KABUL: A new migration system put in place through a bilateral agreement will enable more Afghan expatriates to become part of the UAE workforce, a top envoy said.

Ahmad Sayer Daudzai, Charge d’Affaires, Afghanistan Embassy in Abu Dhabi, said that soon, workers from Afghanistan will have a larger share in the UAE job market. As of now, the number ranges between 100,000 and 130,000, Khaleej Times reported.

“We have a bilateral labour agreement. It’s a World Bank-sponsored project. It will bring Afghan labourers to the UAE in an organised manner,” he told Khaleej Times. In the first phase, a total of 1,000 workers will be brought to the UAE.

“Based on this agreement, we will have managed migration of our labourers into various sectors of the UAE. We were set to implement the first stage of the agreement until Covid-19 situation stifled it for almost four months now. We will initially bring 1,000 workers here and slowly expand.”

He said the engagement during the repatriation of stranded Afghans has led to increased coordination and cooperation with the UAE government.

“Now, this agreement will be implemented even more effectively than we had thought,” the envoy added.

Daudzai pointed out that a sizeable labour force has left the UAE, offering a good opportunity for Afghan expatriates to join the country’s workforce.

“Earlier, the labour market was saturated. Now, as labourers have gone back, there will be a reset of the market. We are very hopeful that Afghan workers will have a larger share in the UAE labour market.” Daudzai also stressed that there is no shortage of skills and talent among the Afghan working class.
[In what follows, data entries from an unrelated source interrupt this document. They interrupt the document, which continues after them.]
$ cat src/rtl/umi_credit_counter.sv
// Saturating up/down credit counter with a sticky overflow flag.
module umi_credit_counter
  import umi_credit_pkg::*;
#(
  parameter int unsigned CREDITS = 8,
  localparam int unsigned CNT_W = credit_w(CREDITS)
) (
  input  logic             clk,
  input  logic             reset,
  input  logic             inc,
  input  logic             dec,
  output logic [CNT_W-1:0] count,
  output logic             overflow
);

  localparam logic [CNT_W-1:0] FULL = CNT_W'(CREDITS);

  logic [CNT_W-1:0] count_q, count_d;
  logic             overflow_q, overflow_d;

  always_comb begin
    count_d    = count_q;
    overflow_d = overflow_q;
    case ({inc, dec})
      2'b10: begin
        // A return beyond the receiver depth is a protocol error: saturate and flag.
        if (count_q == FULL) overflow_d = 1'b1;
        else                 count_d    = count_q + 1'b1;
      end
      2'b01:   count_d = count_q - 1'b1;
      default: ;
    endcase
  end

  always_ff @(posedge clk or posedge reset) begin
    if (reset) begin
      count_q    <= FULL;
      overflow_q <= 1'b0;
    end else begin
      count_q    <= count_d;
      overflow_q <= overflow_d;
    end
  end

  assign count    = count_q;
  assign overflow = overflow_q;

endmodule

$ cat src/rtl/umi_credit_tx.sv
// Credit-based UMI transmitter with a one-entry holding register.
// Optional statistics counters: define UMI_CREDIT_TX_STATS_EN.
module umi_credit_tx
  import umi_credit_pkg::*;
#(
  parameter int unsigned DW      = 64,
  parameter int unsigned CW      = 32,
  parameter int unsigned AW      = 64,
  parameter int unsigned CREDITS = 8,
  localparam int unsigned CNT_W  = credit_w(CREDITS)
) (
  input  logic             clk,
  input  logic             reset,
  input  logic             umi_in_valid,
  input  logic [CW-1:0]    umi_in_cmd,
  input  logic [AW-1:0]    umi_in_dstaddr,
  input  logic [AW-1:0]    umi_in_srcaddr,
  input  logic [DW-1:0]    umi_in_data,
  output logic             umi_in_ready,
  output logic             umi_out_valid,
  output logic [CW-1:0]    umi_out_cmd,
  output logic [AW-1:0]    umi_out_dstaddr,
  output logic [AW-1:0]    umi_out_srcaddr,
  output logic [DW-1:0]    umi_out_data,
  input  logic             credit_return,
  output logic [CNT_W-1:0] credit_count,
  output logic             credit_overflow,
  output logic [31:0]      stat_flits,
  output logic [31:0]      stat_stalls
);

  logic          hold_valid_q, hold_valid_d;
  logic [CW-1:0] hold_cmd_q, hold_cmd_d;
  logic [AW-1:0] hold_dst_q, hold_dst_d;
  logic [AW-1:0] hold_src_q, hold_src_d;
  logic [DW-1:0] hold_data_q, hold_data_d;

  logic credit_zero;
  logic send;
  logic accept;

  assign credit_zero  = (credit_count == '0);
  assign send         = hold_valid_q && !credit_zero;
  assign umi_in_ready = !hold_valid_q || send;
  assign accept       = umi_in_valid && umi_in_ready;

  always_comb begin
    hold_valid_d = hold_valid_q;
    hold_cmd_d   = hold_cmd_q;
    hold_dst_d   = hold_dst_q;
    hold_src_d   = hold_src_q;
    hold_data_d  = hold_data_q;
    if (accept) begin
      hold_valid_d = 1'b1;
      hold_cmd_d   = umi_in_cmd;
      hold_dst_d   = umi_in_dstaddr;
      hold_src_d   = umi_in_srcaddr;
      hold_data_d  = umi_in_data;
    end else if (send) begin
      hold_valid_d = 1'b0;
    end
  end

  always_ff @(posedge clk or posedge reset) begin
    if (reset) hold_valid_q <= 1'b0;
    else       hold_valid_q <= hold_valid_d;
  end

  // Payload needs no reset: it is only observed alongside hold_valid.
  always_ff @(posedge clk) begin
    hold_cmd_q  <= hold_cmd_d;
    hold_dst_q  <= hold_dst_d;
    hold_src_q  <= hold_src_d;
    hold_data_q <= hold_data_d;
  end

  assign umi_out_valid   = send;
  assign umi_out_cmd     = hold_cmd_q;
  assign umi_out_dstaddr = hold_dst_q;
  assign umi_out_srcaddr = hold_src_q;
  assign umi_out_data    = hold_data_q;

  umi_credit_counter #(
    .CREDITS (CREDITS)
  ) u_credit_counter (
    .clk      (clk),
    .reset    (reset),
    .inc      (credit_return),
    .dec      (send),
    .count    (credit_count),
    .overflow (credit_overflow)
  );

`ifdef UMI_CREDIT_TX_STATS_EN
  stat_cnt_t stat_flits_q, stat_flits_d;
  stat_cnt_t stat_stalls_q, stat_stalls_d;

  always_comb begin
    stat_flits_d  = stat_flits_q + stat_cnt_t'(send);
    stat_stalls_d = stat_stalls_q + stat_cnt_t'(hold_valid_q && credit_zero);
  end

  always_ff @(posedge clk or posedge reset) begin
    if (reset) begin
      stat_flits_q  <= '0;
      stat_stalls_q <= '0;
    end else begin
      stat_flits_q  <= stat_flits_d;
      stat_stalls_q <= stat_stalls_d;
    end
  end

  assign stat_flits  = stat_flits_q;
  assign stat_stalls = stat_stalls_q;
`else
  assign stat_flits  = '0;
  assign stat_stalls = '0;
`endif

endmodule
“Our graduation rate from the universities is one in 30, which is quite high for our region. Similarly, English language is quite prevalent in our society like India and Pakistan. There are no concerns on skills. Of course, on the job training will have to be conducted once they come here.
“The workers we want to bring here have the fundamental skills required to adapt to the job environment here. We are also hopeful that a lot of our workers will be able to find work again once the crisis winds down.”